==> flow/design.v <==
`timescale 1ns / 1ps
module rotator # (
    DATA_WIDTH = 12,
    ANGLE_WIDTH = 16,
    ITERATION = 0,
    TAN_ANGLE = 0
)
(
    input clock, 
    input reset,
    input [1:0] quarter_in,
    input signed [DATA_WIDTH:0] x_in,
    input signed [DATA_WIDTH:0] y_in,
    input signed [ANGLE_WIDTH:0] z_in,
    output [1:0] quarter_out,
    output signed [DATA_WIDTH:0] x_out,
    output signed [DATA_WIDTH:0] y_out,
    output signed [ANGLE_WIDTH:0] z_out
);
    function signed [DATA_WIDTH:0] shift_register(
        input signed [DATA_WIDTH:0] register, 
        input integer n
    );
        integer i;
        begin
            shift_register = register;
            for (i = 0; i < n; i++) begin
                shift_register = {register[DATA_WIDTH], shift_register[DATA_WIDTH:1]};
            end
        end
    endfunction
    logic signed [DATA_WIDTH:0] Xd, Yd;
    assign Xd = shift_register(x_in, ITERATION);
    assign Yd = shift_register(y_in, ITERATION);   
    logic signed [DATA_WIDTH:0] X, Y; 
    logic signed [ANGLE_WIDTH:0] Z; 
    logic [1:0] Q;
    always_ff @(posedge clock) begin
        Q <= quarter_in;
        if (z_in < 0) begin
            X <= x_in + Yd;
            Y <= y_in - Xd;
            Z <= z_in + TAN_ANGLE;
        end
        else begin
            X <= x_in - Yd;
            Y <= y_in + Xd;
            Z <= z_in - TAN_ANGLE;
        end   
    end    
    assign x_out = X;
    assign y_out = Y;
    assign z_out = Z;    
    assign quarter_out = Q;
endmodule
`timescale 1ns / 1ps
module cordic_chain #(
    DATA_WIDTH = 12,
    ANGLE_WIDTH = 16,
    ITERATIONS = 16
)
(
    input clock,
    input reset,
    input [1:0] quarter_in,
    input signed [DATA_WIDTH:0] x_in,
    input signed [DATA_WIDTH:0] y_in,
    input signed [DATA_WIDTH:0] angle_in,
    output signed [DATA_WIDTH:0] x_out,
    output signed [DATA_WIDTH:0] y_out, 
    output [1:0] quarter_out 
 );
    logic [1:0] quarters [ITERATIONS:0];
    logic signed [DATA_WIDTH:0] xs [ITERATIONS:0];
    logic signed [DATA_WIDTH:0] ys [ITERATIONS:0];
    logic signed [ANGLE_WIDTH:0] zs [ITERATIONS:0];   
    assign quarters[0] = quarter_in;
    assign xs[0] = x_in;
    assign ys[0] = y_in;
    assign zs[0] = {1'b0, angle_in[DATA_WIDTH-1:0], 4'b0000};
    function [ANGLE_WIDTH:0] tan_angle; 
        input [3:0] iteration;
        begin
            case (iteration)
            4'b0000: tan_angle = 17'd25736;  
            4'b0001: tan_angle = 17'd15192;  
            4'b0010: tan_angle = 17'd8028;  
            4'b0011: tan_angle = 17'd4074;  
            4'b0100: tan_angle = 17'd2045;  
            4'b0101: tan_angle = 17'd1024;  
            4'b0110: tan_angle = 17'd512;  
            4'b0111: tan_angle = 17'd256;  
            4'b1000: tan_angle = 17'd128;  
            4'b1001: tan_angle = 17'd64;  
            4'b1010: tan_angle = 17'd32;  
            4'b1011: tan_angle = 17'd16;  
            4'b1100: tan_angle = 17'd8;  
            4'b1101: tan_angle = 17'd4;  
            4'b1110: tan_angle = 17'd2;  
            4'b1111: tan_angle = 17'd1;  
            endcase
        end
    endfunction
    genvar i;
    generate 
    for (i = 0; i < ITERATIONS; i++) begin
        rotator # (
            .DATA_WIDTH(DATA_WIDTH),
            .ANGLE_WIDTH(ANGLE_WIDTH),
            .ITERATION(i),
            .TAN_ANGLE(tan_angle(i))
        ) rotator_dut (
            .clock(clock),
            .reset(reset),
            .quarter_in(quarters[i]),
            .x_in(xs[i]),
            .y_in(ys[i]),
            .z_in(zs[i]),
            .quarter_out(quarters[i+1]),
            .x_out(xs[i+1]),
            .y_out(ys[i+1]),
            .z_out(zs[i+1])        
        );   
    end
    endgenerate
    assign x_out = xs[ITERATIONS];
    assign y_out = ys[ITERATIONS];
    assign quarter_out = quarters[ITERATIONS];
endmodule
`timescale 1ns / 1ps
module quarter_selector # (
    DATA_WIDTH = 12
)
(
    input clock, 
    input reset,
    input [1:0] quarter,
    input signed [DATA_WIDTH:0] x_in,
    input signed [DATA_WIDTH:0] y_in,
    output signed [DATA_WIDTH:0] x_out,
    output signed [DATA_WIDTH:0] y_out
);
logic [DATA_WIDTH:0] x_up, x_down;
logic [DATA_WIDTH:0] y_up, y_down;
assign x_up = x_in + 13'h800;
assign x_down = 13'h800 - x_in;
assign y_up = y_in + 13'h800;
assign y_down = 13'h800 - y_in;
logic [DATA_WIDTH:0] X, Y;
always_ff @(posedge clock) begin
    if (reset) begin
        X <= '0;
        Y <= '0;    
    end
    else begin
        case (quarter)
            2'b00: begin
                X <= x_up;
                Y <= y_up; 
            end
            2'b01: begin
                X <= x_down;
                Y <= y_up;                        
            end
            2'b10: begin
                X <= x_down;
                Y <= y_down;                                    
            end
            2'b11: begin
                X <= x_up;
                Y <= y_down;                                               
            end
        endcase    
    end
end
assign x_out = X;
assign y_out = Y;
endmodule
`timescale 1ns / 1ps
module phase_controller # (
    PHASE_WIDTH = 13
) 
(
    input clock, 
    input reset,
    output [PHASE_WIDTH-1:0] phase,
    output [1:0] quadrant   
);
localparam frequence_fraction = 8'd56;
localparam frequence_reverse_fraction = 8'd100 - frequence_fraction;
localparam phase_90 = 13'd3216;
localparam base_step = 2'd1;
localparam extended_step = 2'd2;
typedef enum logic [1:0] {
    QUADRANT_I, 
    QUADRANT_II,
    QUADRANT_III,
    QUADRANT_IV
} quadrant_state;
logic [PHASE_WIDTH-1:0] phase_out;
logic inc_en; 
logic counter_reset;
logic [15:0] counter;
always_ff @(posedge clock) begin
    if (reset) begin
        counter <= '0;
        inc_en <= '0;
    end
    else if (counter_reset) begin
        counter <= '0;
    end
    else begin
        if (counter >= 8'd100) begin
            inc_en <= '1;
            counter <= counter - frequence_reverse_fraction;
        end
        else begin
            inc_en <= '0;
            counter <= counter + frequence_fraction;
        end
    end
end
quadrant_state quadrant_out;
logic [15:0] angle_counter;
assign quadrant = quadrant_out;
assign phase = phase_out;
always_ff @(posedge clock) begin
    if (reset) begin
        quadrant_out <= QUADRANT_I;
        phase_out <= '0;
        angle_counter <= '0;
    end
    else case (quadrant_out)
        QUADRANT_I: begin
            if (angle_counter >= phase_90) begin
                quadrant_out <= QUADRANT_II;
                angle_counter <= '0;                
            end
            else begin
                if (inc_en) begin
                    phase_out <= phase_out + extended_step;
                    angle_counter <= angle_counter + extended_step;
                end
                else begin
                    phase_out <= phase_out + base_step;
                    angle_counter <= angle_counter + base_step;
                end
            end
        end
        QUADRANT_II: begin
            if (angle_counter >= phase_90) begin
                quadrant_out <= QUADRANT_III;
                angle_counter <= '0;                
            end
            else begin
                if (inc_en) begin
                    phase_out <= phase_out - extended_step;
                    angle_counter <= angle_counter + extended_step;
                end
                else begin
                    phase_out <= phase_out - base_step;
                    angle_counter <= angle_counter + base_step;
                end
            end           
        end
        QUADRANT_III: begin
            if (angle_counter >= phase_90) begin
                quadrant_out <= QUADRANT_IV;
                angle_counter <= '0;                
            end
            else begin
                if (inc_en) begin
                    phase_out <= phase_out + extended_step;
                    angle_counter <= angle_counter + extended_step;
                end
                else begin
                    phase_out <= phase_out + base_step;
                    angle_counter <= angle_counter + base_step;
                end
            end        
        end
        QUADRANT_IV: begin
            if (angle_counter >= phase_90) begin
                quadrant_out <= QUADRANT_I;
                angle_counter <= '0;                
            end
            else begin
                if (inc_en) begin
                    phase_out <= phase_out - extended_step;
                    angle_counter <= angle_counter + extended_step;
                end
                else begin
                    phase_out <= phase_out - base_step;
                    angle_counter <= angle_counter + base_step;
                end
            end                                 
        end
    endcase
end
always_ff @(posedge clock) begin
    if (reset) begin
        counter_reset <= '0;
    end
    else if (angle_counter >= phase_90) begin
        counter_reset <= '1;
    end
    else begin
        counter_reset <= '0;
    end
end
endmodule
==> 03-01 <==
==> flow/design.v (excerpt) <==
module my_top_architecture (
    input clock,
    input resetn,
    input tunning,  
    input mode_switch,  
    input increment_button,  
    output wire [47:0] segment_out
);
clock: 9.65 ns
lec_check: 0
abc_area: 1
cap_margin: 20
core_margin: 2
core_utilization: 70
cts_cluster_diameter: 380
cts_cluster_size: 36
place_density: 0.64
setup_slack_margin: 2.85
slew_margin: 20
run.sh (not shown) runs the stock make flow with config.mk's settings and CLKGATE_MAP_FILE=.
==> 06-09: changes against 03-01 <==
- ABC_AREA: 1 -> default
- CORE_ASPECT_RATIO: default -> 1.05
- CORE_UTILIZATION: 70 -> 40
- CTS_CLUSTER_DIAMETER: 380 -> 393
- CTS_CLUSTER_SIZE: 36 -> default
- PLACE_DENSITY: 0.64 -> 0.6
- SETUP_SLACK_MARGIN: 2.85 -> default
- TNS_END_PERCENT: default -> 45
==> flow/constraint.sdc (replaced) <==
create_clock -name core_clock -period 15.0 [get_ports {clock}]
set_input_delay 3.0000 -clock core_clock [delete_from_list [all_inputs] [get_ports {clock}]]
set_output_delay 3.0000 -clock core_clock [all_outputs]
set_load 0.01 [all_outputs]
==> flow_metrics.env <==
# yosys + openroad results
export IMPL_die_area_um2=60540
export IMPL_dp_hpwl_mm=47.54
export IMPL_area_leaders="dfrtp_1 (18%), xnor2_1 (5.0%), nor2_1 (4.2%)"
export IMPL_cts_setup_buffers=0
export IMPL_dpl_cell_area_um2=23700
export IMPL_synth_area_um2=23430
export IMPL_outcome="complete, no violations"
Source of the figures above: 06-09

==> flow_metrics.env <==
# source this file to load flow results
export IMPL_outcome="stopped before the end"
export IMPL_stop_stage="5_1_grt"
export IMPL_error_line="[ERROR DPL-0038] Utilization greater than 100%, impossible to legalize"
export IMPL_area_leaders="dfrtp_1 (25%), nand2_1 (14%), nand3_1 (11%)"
export IMPL_die_area_um2=25590
export IMPL_dp_hpwl_mm=31.92
export IMPL_dpl_cell_area_um2=19370
export IMPL_cts_setup_buffers=75
Source of the figures above: 03-01



==> run a: inputs <==
my_top_architecture again, from the RTL that the note above started with.
make LEC_CHECK=0 CAP_MARGIN=20 CORE_MARGIN=2 CORE_UTILIZATION=64 PLACE_DENSITY=0.6 SLEW_MARGIN=20 finish   # period 14.4 ns
==> inputs of run b, as changes to run a <==
ABC_AREA = 1   (was default)
CORE_UTILIZATION = 72   (was 64)
CTS_CLUSTER_DIAMETER = 98   (was default)
==> flow/constraint.sdc (replaced) <==
create_clock -name core_clock -period 10.3 [get_ports {clock}]
set_input_delay 2.0600 -clock core_clock [delete_from_list [all_inputs] [get_ports {clock}]]
set_output_delay 2.0600 -clock core_clock [all_outputs]
set_load 0.01 [all_outputs]
==> inputs of run c, as changes to run a <==
CORE_UTILIZATION = 40   (was 64)
==> summary.txt <==
run metrics: status complete, no violations, leak pwr between 8 and 9 nW, maxcap violations 0, Dominant cell area share 0.178, global-route wire length before repair around 110000 µm, number of cells in Yosys stat between 3000 and 4000, CP max stage cell or4_1, Slew Viols, Final 0, comb_multi_in around 2500, combinational power share 0.166, final setup TNS 0 ns, relative slew slack 0.288, sequential-to-total area share from yosys stat 0.186
the above is filed under run c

+-------+

What to work on
Extract every line from the records above that contains the word "wire".

Exercise solution
    output wire [47:0] segment_out
run metrics: status complete, no violations, leak pwr between 8 and 9 nW, maxcap violations 0, Dominant cell area share 0.178, global-route wire length before repair around 110000 µm, number of cells in Yosys stat between 3000 and 4000, CP max stage cell or4_1, Slew Viols, Final 0, comb_multi_in around 2500, combinational power share 0.166, final setup TNS 0 ns, relative slew slack 0.288, sequential-to-total area share from yosys stat 0.186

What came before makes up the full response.